Abstract WP127: TAK-242, an Antagonist for Toll-like Receptor 4, Protects against Acute Cerebral Ischemia/Reperfusion Injury in Mice
Cerebral ischemia/reperfusion (I/R) induces in situ inflammatory responses which contribute to further brain injury. Toll-like receptors (TLRs) are a trans-membrane, pattern-recognition receptor family with important roles in the induction and regulation of immune/inflammatory responses. TLR4 is known to be involved in cerebral I/R injury and is considered a potential target for the treatment of ischemic stroke.
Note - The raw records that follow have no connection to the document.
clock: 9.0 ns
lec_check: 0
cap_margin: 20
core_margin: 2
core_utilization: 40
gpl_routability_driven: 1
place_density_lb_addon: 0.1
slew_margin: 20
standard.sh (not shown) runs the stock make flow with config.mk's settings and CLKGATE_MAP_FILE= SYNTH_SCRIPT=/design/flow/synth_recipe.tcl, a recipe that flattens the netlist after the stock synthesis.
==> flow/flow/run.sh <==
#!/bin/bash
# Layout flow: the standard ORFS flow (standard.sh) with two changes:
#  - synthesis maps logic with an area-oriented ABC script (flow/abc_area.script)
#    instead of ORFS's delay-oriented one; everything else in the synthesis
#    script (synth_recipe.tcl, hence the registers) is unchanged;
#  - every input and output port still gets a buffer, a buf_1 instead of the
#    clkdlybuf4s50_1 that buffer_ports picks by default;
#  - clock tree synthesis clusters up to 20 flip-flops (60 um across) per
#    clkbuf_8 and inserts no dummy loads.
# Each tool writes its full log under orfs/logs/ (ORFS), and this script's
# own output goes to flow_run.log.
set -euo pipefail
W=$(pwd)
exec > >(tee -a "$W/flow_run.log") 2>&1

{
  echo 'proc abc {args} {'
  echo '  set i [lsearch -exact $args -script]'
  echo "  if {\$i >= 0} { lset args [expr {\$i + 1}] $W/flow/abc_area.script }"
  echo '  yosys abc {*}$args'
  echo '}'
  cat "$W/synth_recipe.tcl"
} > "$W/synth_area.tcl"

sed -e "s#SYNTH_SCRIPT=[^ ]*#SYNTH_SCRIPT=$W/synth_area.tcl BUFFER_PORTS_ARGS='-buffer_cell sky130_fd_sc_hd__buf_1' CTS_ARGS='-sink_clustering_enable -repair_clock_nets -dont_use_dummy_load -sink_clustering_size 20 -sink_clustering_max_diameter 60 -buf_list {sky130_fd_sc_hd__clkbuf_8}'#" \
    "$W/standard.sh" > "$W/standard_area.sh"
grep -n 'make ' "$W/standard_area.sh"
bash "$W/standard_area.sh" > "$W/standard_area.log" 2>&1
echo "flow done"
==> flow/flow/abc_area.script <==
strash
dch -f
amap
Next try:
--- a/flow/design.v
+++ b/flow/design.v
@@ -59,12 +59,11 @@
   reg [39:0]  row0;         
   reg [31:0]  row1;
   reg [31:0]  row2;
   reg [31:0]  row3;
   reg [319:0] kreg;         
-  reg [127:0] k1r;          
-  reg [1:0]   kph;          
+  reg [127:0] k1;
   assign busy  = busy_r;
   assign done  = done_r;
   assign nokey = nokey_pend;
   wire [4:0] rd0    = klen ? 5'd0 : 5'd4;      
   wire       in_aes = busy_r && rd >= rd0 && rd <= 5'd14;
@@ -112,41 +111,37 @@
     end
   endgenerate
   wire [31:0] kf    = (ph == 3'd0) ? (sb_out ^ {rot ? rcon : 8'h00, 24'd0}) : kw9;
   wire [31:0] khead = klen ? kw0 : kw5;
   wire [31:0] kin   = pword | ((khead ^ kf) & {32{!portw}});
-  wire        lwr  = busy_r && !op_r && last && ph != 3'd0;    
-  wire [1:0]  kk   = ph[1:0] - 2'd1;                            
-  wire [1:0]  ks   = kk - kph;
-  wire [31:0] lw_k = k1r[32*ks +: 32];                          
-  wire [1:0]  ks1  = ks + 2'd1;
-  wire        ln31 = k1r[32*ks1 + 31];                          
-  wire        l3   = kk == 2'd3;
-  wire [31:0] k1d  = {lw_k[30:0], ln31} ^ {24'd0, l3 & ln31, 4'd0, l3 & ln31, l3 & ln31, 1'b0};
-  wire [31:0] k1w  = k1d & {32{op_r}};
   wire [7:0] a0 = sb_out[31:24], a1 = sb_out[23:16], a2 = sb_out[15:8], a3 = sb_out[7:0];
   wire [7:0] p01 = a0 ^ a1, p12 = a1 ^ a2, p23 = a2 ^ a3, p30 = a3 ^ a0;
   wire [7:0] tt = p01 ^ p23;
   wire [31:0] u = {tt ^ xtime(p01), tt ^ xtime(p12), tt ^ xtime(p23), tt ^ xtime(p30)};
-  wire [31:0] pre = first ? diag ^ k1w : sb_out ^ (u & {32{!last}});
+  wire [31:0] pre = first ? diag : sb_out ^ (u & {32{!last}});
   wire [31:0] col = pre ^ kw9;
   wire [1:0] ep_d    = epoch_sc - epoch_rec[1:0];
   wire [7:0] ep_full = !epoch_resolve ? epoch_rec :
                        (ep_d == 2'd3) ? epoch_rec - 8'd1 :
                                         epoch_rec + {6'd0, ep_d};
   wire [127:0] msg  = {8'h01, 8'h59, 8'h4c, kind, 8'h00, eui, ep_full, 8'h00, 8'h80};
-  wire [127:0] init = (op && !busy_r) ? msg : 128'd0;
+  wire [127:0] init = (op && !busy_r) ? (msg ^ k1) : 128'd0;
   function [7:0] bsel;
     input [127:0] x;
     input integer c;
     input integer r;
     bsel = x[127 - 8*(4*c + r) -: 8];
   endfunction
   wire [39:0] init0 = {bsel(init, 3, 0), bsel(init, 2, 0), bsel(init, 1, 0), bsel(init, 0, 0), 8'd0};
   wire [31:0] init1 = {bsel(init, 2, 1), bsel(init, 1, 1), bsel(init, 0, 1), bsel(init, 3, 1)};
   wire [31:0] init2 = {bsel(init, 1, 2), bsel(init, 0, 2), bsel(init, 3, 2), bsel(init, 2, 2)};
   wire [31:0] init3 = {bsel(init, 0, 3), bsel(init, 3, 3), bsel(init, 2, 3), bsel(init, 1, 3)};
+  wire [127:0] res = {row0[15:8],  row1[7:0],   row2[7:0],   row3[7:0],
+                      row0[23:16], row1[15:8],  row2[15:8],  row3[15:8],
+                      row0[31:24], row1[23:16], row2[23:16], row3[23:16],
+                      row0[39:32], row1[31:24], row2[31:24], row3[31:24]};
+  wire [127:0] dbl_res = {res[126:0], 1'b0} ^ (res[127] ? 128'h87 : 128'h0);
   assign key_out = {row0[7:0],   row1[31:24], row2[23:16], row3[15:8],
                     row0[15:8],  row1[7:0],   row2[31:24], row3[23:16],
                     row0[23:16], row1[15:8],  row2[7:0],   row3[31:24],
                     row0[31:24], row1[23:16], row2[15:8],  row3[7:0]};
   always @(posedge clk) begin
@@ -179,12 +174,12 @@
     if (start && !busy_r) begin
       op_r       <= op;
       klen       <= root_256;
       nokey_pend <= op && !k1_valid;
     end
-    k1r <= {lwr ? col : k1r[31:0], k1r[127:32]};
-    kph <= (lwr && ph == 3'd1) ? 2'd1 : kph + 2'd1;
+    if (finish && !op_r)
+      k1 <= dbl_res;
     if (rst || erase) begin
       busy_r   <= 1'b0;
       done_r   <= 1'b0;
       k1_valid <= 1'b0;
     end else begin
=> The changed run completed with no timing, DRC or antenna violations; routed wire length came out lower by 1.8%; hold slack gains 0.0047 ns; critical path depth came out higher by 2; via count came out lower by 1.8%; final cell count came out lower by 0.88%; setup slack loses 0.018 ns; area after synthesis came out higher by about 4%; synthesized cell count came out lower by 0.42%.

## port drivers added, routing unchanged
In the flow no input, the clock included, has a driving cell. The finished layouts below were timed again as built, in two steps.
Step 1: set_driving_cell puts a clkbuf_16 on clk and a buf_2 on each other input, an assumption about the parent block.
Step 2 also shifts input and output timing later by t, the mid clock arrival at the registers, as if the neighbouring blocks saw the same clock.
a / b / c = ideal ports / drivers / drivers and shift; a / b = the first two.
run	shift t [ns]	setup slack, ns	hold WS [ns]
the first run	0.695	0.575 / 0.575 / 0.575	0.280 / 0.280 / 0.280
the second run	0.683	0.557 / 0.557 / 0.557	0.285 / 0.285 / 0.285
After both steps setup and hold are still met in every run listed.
Context: an optimization exercise on an open-source flow, tuned for small area, a short achievable clock period and few clock cycles. The choices shown serve that exercise and are no tape-out recipe. Where RTL was checked, it was by simulation tests only, not by an equivalence proof against the original. Function not checked in runs 4 to 6: the RTL went through the layout flow alone. No activity file was given, so power comes from the tool's default toggle rates.

### design.v
module ledger_cvt_core (
    input  wire [127:0] word,
    input  wire [10:0]  s,         
    output wire [24:0]  win,       
    output wire         sticky,    
    output wire         neg,
    output wire [7:0]   t,         
    output wire [10:0]  ep,        
    output wire         is_nan,
    output wire         is_sat,
    output wire         is_zero
);
    assign neg = word[127];
    wire [15:0] a8, o8;
    genvar j;
    generate
        for (j = 0; j < 16; j = j + 1) begin : g8
            assign a8[j] = &word[8*j+7:8*j];
            assign o8[j] = |word[8*j+7:8*j];
        end
    endgenerate
    wire lo_zero = ~(|o8[14:1]) & ~|word[126:120] & ~|word[7:1];
    wire lo_ones = &a8[14:1] & &word[126:120] & &word[7:1];
    assign is_nan  = neg & lo_zero & ~word[0];
    assign is_sat  = word[0] & (neg ? lo_zero : lo_ones);
    assign is_zero = ~neg & lo_zero & ~word[0];
    wire signed [10:0] ss = s;
    wire [7:0] sc = (ss < 11'sd0) ? 8'd0 : (ss > 11'sd151) ? 8'd151 : s[7:0];
    assign ep = 11'd1 - s;
    wire [150:0] we = {word[126:0], 24'd0};
    rnorm_win u_sh (.v(we), .a8(a8), .o8(o8), .sgn(neg), .s(sc), .win(win), .lost(sticky), .t(t));
endmodule
module ledger_cvt_pack (
    input  wire [24:0]  win,
    input  wire         sticky,
    input  wire         neg,
    input  wire [7:0]   t,
    input  wire [10:0]  ep,
    input  wire         is_nan,
    input  wire         is_sat,
    input  wire         is_zero,
    input  wire [1:0]   fmt,
    input  wire [1:0]   mode,
    input  wire         flush,
    output reg  [31:0]  bits,
    output reg          range
);
    wire fp16 = (fmt == 2'd2);
    wire signed [11:0] bex  = $signed({4'd0, t}) + $signed({ep[10], ep});
    wire signed [11:0] bmax = fp16 ? 12'sd30 : 12'sd254;
    wire [7:0] be     = bex[7:0];
    wire       be_ovf = bex > bmax;
    wire       be_top = bex == bmax;
    reg st, wr;
    reg [23:0] low;    
    always @(*) begin
        case (fmt)
            2'd1:    begin st = sticky | (|win[15:0]); wr = win[16]; low = 24'h00FFFF; end
            2'd2:    begin st = sticky | (|win[12:0]); wr = win[13]; low = 24'h001FFF; end
            default: begin st = sticky;                wr = win[0];  low = 24'h000000; end
        endcase
    end
    wire [23:0] kx   = win[24:1] ^ {24{neg}};    
    wire        xr   = wr ^ neg;                 
    wire        c    = neg & ~st;                
    wire        rbit = xr ^ c;
    reg         lsb;
    always @(*) begin
        case (fmt)
            2'd1:    lsb = kx[16];
            2'd2:    lsb = kx[13];
            default: lsb = kx[0];
        endcase
    end
    reg up;
    always @(*) begin
        case (mode)
            2'd1:    up = 1'b0;
            2'd2:    up = ~neg & (rbit | st);
            2'd3:    up = neg & (rbit | st);
            default: up = rbit & (st | lsb);
        endcase
    end
    wire inc = (xr & c) | up;
    wire [24:0] n = {1'b0, kx | low} + {24'd0, inc};
    wire cy = n[24];
    wire h  = n[23] | cy;
    wire to_inf = (mode == 2'd0) || (mode == 2'd2 && !neg) || (mode == 2'd3 && neg);
    wire [22:0] mant = (cy || (!h && flush)) ? 23'd0 : n[22:0];
    wire [7:0]  ex   = h ? (be + {7'd0, cy}) : 8'd0;
    wire        ovf  = (be_ovf | (be_top & cy)) & ~is_zero & ~is_nan & ~is_sat;
    wire        is_inf = is_sat | (ovf & to_inf);
    wire        is_max = ovf & ~to_inf;
    wire        sign   = neg & ~is_nan;
    wire [7:0]  e8     = (is_nan | is_inf | is_max) ? {7'h7F, ~is_max} : ex;
    wire [22:0] m23    = is_nan ? 23'h400000 : is_inf ? 23'd0 : is_max ? 23'h7FFFFF : mant;
    always @(*) begin
        range = is_sat | ovf;
        case (fmt)
            2'd1:    bits = {16'd0, sign, e8, m23[22:16]};
            2'd2:    bits = {16'd0, sign, e8[4:0], m23[22:13]};
            default: bits = {sign, e8, m23};
        endcase
    end
endmodule
module rnorm_win (
    input  wire [150:0] v,
    input  wire [15:0]  a8,       
    input  wire [15:0]  o8,       
    input  wire         sgn,
    input  wire [7:0]   s,
    output wire [24:0]  win,
    output wire         lost,     
    output wire [7:0]   t
);
    wire [151:0] t7;
    wire [87:0]  t6;
    wire [55:0]  t5;
    wire [39:0]  t4;
    wire [31:0]  t3;
    wire [27:0]  t2;
    wire [25:0]  t1;
    wire [7:0]   k;
    wire [7:0]   e;       
    wire [7:0]  a16, o16;
    wire [3:0]  a32, o32;
    wire [1:0]  a64, o64;
    genvar j;
    generate
        for (j = 0; j < 8; j = j + 1) begin : g16
            assign a16[j] = a8[2*j+1] & a8[2*j];
            assign o16[j] = o8[2*j+1] | o8[2*j];
        end
        for (j = 0; j < 4; j = j + 1) begin : g32
            assign a32[j] = a16[2*j+1] & a16[2*j];
            assign o32[j] = o16[2*j+1] | o16[2*j];
        end
        for (j = 0; j < 2; j = j + 1) begin : g64
            assign a64[j] = a32[2*j+1] & a32[2*j];
            assign o64[j] = o32[2*j+1] | o32[2*j];
        end
    endgenerate
    wire [15:0] n8  = sgn ? ~a8  : o8;
    wire [7:0]  n16 = sgn ? ~a16 : o16;
    wire [3:0]  n32 = sgn ? ~a32 : o32;
    wire [1:0]  n64 = sgn ? ~a64 : o64;
    wire n4 = sgn ? ~&t3[31:28] : |t3[31:28];
    wire n2 = sgn ? ~&t2[27:26] : |t2[27:26];
    wire n1 = t1[25] ^ sgn;
    assign k[7] = s[7];
    assign e[7] = 1'b1;
    assign e[6] = 1'b1;
    assign k[6] = (~k[7] & n64[1]) | (e[6] & s[6]);
    assign e[5] = e[6] & (k[6] == s[6]);
    assign k[5] = (~k[7] & n32[{k[6], 1'b1}]) | (e[5] & s[5]);
    assign e[4] = e[5] & (k[5] == s[5]);
    assign k[4] = (~k[7] & n16[{k[6], k[5], 1'b1}]) | (e[4] & s[4]);
    assign e[3] = e[4] & (k[4] == s[4]);
    assign k[3] = (~k[7] & n8[{k[6], k[5], k[4], 1'b1}]) | (e[3] & s[3]);
    assign e[2] = e[3] & (k[3] == s[3]);
    assign k[2] = (~k[7] & n4) | (e[2] & s[2]);
    assign e[1] = e[2] & (k[2] == s[2]);
    assign k[1] = (~k[7] & n2) | (e[1] & s[1]);
    assign e[0] = e[1] & (k[1] == s[1]);
    assign k[0] = (~k[7] & n1) | (e[0] & s[0]);
    assign t = k;
    assign t7  = {sgn, v[150:48], k[7] ? {25{sgn}} : v[47:23], k[7] ? v[150:128] : v[22:0]};
    assign t6  = k[6] ? t7[151:64] : t7[87:0];
    assign t5  = k[5] ? t6[87:32]  : t6[55:0];
    assign t4  = k[4] ? t5[55:16]  : t5[39:0];
    assign t3  = k[3] ? t4[39:8]   : t4[31:0];
    assign t2  = k[2] ? t3[31:4]   : t3[27:0];
    assign t1  = k[1] ? t2[27:2]   : t2[25:0];
    assign win = k[0] ? t1[25:1]   : t1[24:0];
    assign lost = (k[7] & (|o8[12:0])) | (k[6] & (|t7[63:0])) | (k[5] & (|t6[31:0])) |
                  (k[4] & (|t5[15:0])) | (k[3] & (|t4[7:0])) | (k[2] & (|t3[3:0])) |
                  (k[1] & (|t2[1:0])) | (k[0] & t1[0]);
endmodule
module ledger_cvt (
    input  wire         clk,
    input  wire         rst,
    input  wire         in_valid,
    output wire         in_ready,
    input  wire [127:0] in_word,
    input  wire [9:0]   in_eref,
    input  wire [1:0]   in_fmt,      
    input  wire [1:0]   in_mode,     
    input  wire         in_flush,    
    output reg          out_valid,
    output reg  [31:0]  out_bits,
    output reg          out_range
);
    assign in_ready = 1'b1;
    reg         v0;
    reg [127:0] word0;
    reg [10:0]  s0;       
    reg [1:0]   fmt0, mode0;
    reg         flush0;
    always @(posedge clk) begin
        v0     <= rst ? 1'b0 : in_valid;
        word0  <= in_word;
        s0     <= ((in_fmt == 2'd2) ? 11'sd82 : -11'sd30) - {in_eref[9], in_eref};
        fmt0   <= in_fmt;
        mode0  <= in_mode;
        flush0 <= in_flush;
    end
    wire [24:0] win;
    wire        sticky, neg, is_nan, is_sat, is_zero;
    wire [7:0]  t;
    wire [10:0] ep;
    ledger_cvt_core core (
        .word(word0), .s(s0),
        .win(win), .sticky(sticky), .neg(neg), .t(t), .ep(ep),
        .is_nan(is_nan), .is_sat(is_sat), .is_zero(is_zero));
    reg         v1;
    reg [24:0]  win1;
    reg         sticky1, neg1, nan1, sat1, zero1;
    reg [7:0]   t1;
    reg [10:0]  ep1;
    reg [1:0]   fmt1, mode1;
    reg         flush1;
    always @(posedge clk) begin
        v1      <= rst ? 1'b0 : v0;
        win1    <= win;
        sticky1 <= sticky;
        neg1    <= neg;
        t1      <= t;
        ep1     <= ep;
        nan1    <= is_nan;
        sat1    <= is_sat;
        zero1   <= is_zero;
        fmt1    <= fmt0;
        mode1   <= mode0;
        flush1  <= flush0;
    end
    wire [31:0] bits;
    wire        range;
    ledger_cvt_pack pack (
        .win(win1), .sticky(sticky1), .neg(neg1), .t(t1), .ep(ep1),
        .is_nan(nan1), .is_sat(sat1), .is_zero(zero1), .fmt(fmt1), .mode(mode1), .flush(flush1),
        .bits(bits), .range(range));
    always @(posedge clk) begin
        out_valid <= rst ? 1'b0 : v1;
        out_bits  <= bits;
        out_range <= range;
    end
endmodule
### flow/run.sh
#!/bin/bash
# The standard layout (standard.sh) with four changes:
#  - synthesis maps the logic with an area-oriented ABC script (flow/synth.tcl);
#  - ports are buffered with buf_1 instead of the default buffer cell;
#  - clock tree synthesis adds no dummy loads;
#  - timing repair aims at an 8.3 ns period (setup margin 26.7 ns on the 35 ns
#    clock).  The constraints themselves are unchanged.
set -euo pipefail
export MY_WORK_DIR=$(pwd)
export MY_FLOW_DIR=$(pwd)/flow
bash standard.sh "SYNTH_SCRIPT=$MY_FLOW_DIR/synth.tcl" \
  "BUFFER_PORTS_ARGS=-buffer_cell sky130_fd_sc_hd__buf_1" \
  "CTS_ARGS=-sink_clustering_enable -repair_clock_nets -dont_use_dummy_load" \
  "SETUP_SLACK_MARGIN=26.7" finish > flow_make.log 2>&1
### flow/area.abc
strash; dc2; dch -f; amap
### flow/synth.tcl
# synth_recipe.tcl (the standard synthesis) with one change: ABC maps the
# logic with flow/area.abc, an area-oriented script (amap; the layout flow
# buffers and sizes), instead of ORFS's script.  Registers are mapped before ABC
# runs, so their cells and names are the standard synthesis's.
proc abc {args} {
  set i [lsearch -exact $args -script]
  if {$i >= 0} { lset args [expr {$i + 1}] $::env(MY_FLOW_DIR)/area.abc }
  yosys abc {*}$args
}
source $::env(MY_WORK_DIR)/synth_recipe.tcl
### standard.sh
#!/bin/bash
# synth_recipe.tcl (not shown) runs the flow's synth.tcl, then flattens the netlist and writes it again
# the make line also repeats each setting of config.mk as NAME=value (left out here)
make -C /OpenROAD-flow-scripts/flow DESIGN_CONFIG=/design/flow/config.mk WORK_HOME=/design/flow/orfs CLKGATE_MAP_FILE= SYNTH_SCRIPT=/design/flow/synth_recipe.tcl "${@:-finish}"
### config.mk
export PLATFORM = sky130hd
export DESIGN_NAME = ledger_cvt
export DESIGN_NICKNAME = ledger_cvt
export VERILOG_FILES = /design/flow/design.v
export SDC_FILE = /design/flow/constraint.sdc
export NUM_CORES = 4
export LEC_CHECK = 0
export CAP_MARGIN = 20
export CORE_MARGIN = 2
export CORE_UTILIZATION = 58
export PLACE_DENSITY = 0.75
export SLEW_MARGIN = 20
### constraint.sdc
create_clock -name core_clock -period 35.0 [get_ports {clk}]
set_input_delay 7.0000 -clock core_clock [delete_from_list [all_inputs] [get_ports {clk}]]
set_output_delay 7.0000 -clock core_clock [all_outputs]
set_load 0.01 [all_outputs]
This experiment evaluated the hypothesis that an exogenous TLR4 antagonist, TAK-242, protects brain from I/R injury. A mouse model of cerebral I/R was induced by transient middle cerebral artery occlusion (tMCAO). TAK-242 (3 mg/kg body weight) was intraperitoneally injected (i.p.) 1 hour after ischemia. Concentrations of TAK-242 in plasma and brain tissue were measured 3, 8, and 24 hrs after injection. Neurological scores were evaluated 24 hrs after cerebral I/R. Brain infarct areas were detected by TTC staining. Inflammatory cytokines were analyzed by antibody arrays 6 hrs after cerebral I/R. Group comparisons for infarct size were made with the t-test, and cytokine levels were analyzed by one-way ANOVA with post-hoc comparisons. Our results showed that the concentration of TAK-242 in plasma increased to 52.0 ng/ml 3 hrs after i.p, was maintained at 54.1 ng/ml 8 hrs after i.p., and decreased to 22.6 ng/ml 24 hrs after i.p. The concentration of TAK-242 in brain tissue increased to 26.1 ng/ml (ipsilateral) and 14.2 ng/ml (contralateral) 3 hrs after i.p, was maintained at 26.4 ng/ml (ipsilateral) and 15.1 ng/ml (contralateral) 8 hrs after i.p., and was still maintained at 25.0 ng.ml (ipsilateral) and 17.5 ng/ml (contralateral) 24 hrs after i.p. TAK-242 treatment significantly reduced brain infarct size (12.5%) compared to control mice (21.3%) (p<0.05). Cerebral I/R increased the levels of sTNF RI, sTNF RII, KC, GSCF, IL-6, MCP-1, MIP-1γ, and TIMP-1. TAK-242 treatment significantly reduced the levels of sTNF RII, MCP-1, MIP-1γ, and TIMP-1 (p<0.05). Our data demonstrate that TAK-242 can pass through the blood-brain barrier and that treatment with TAK-242 protects the brain from damage at the acute stage after cerebral I/R by mediating the expression of inflammatory cytokines.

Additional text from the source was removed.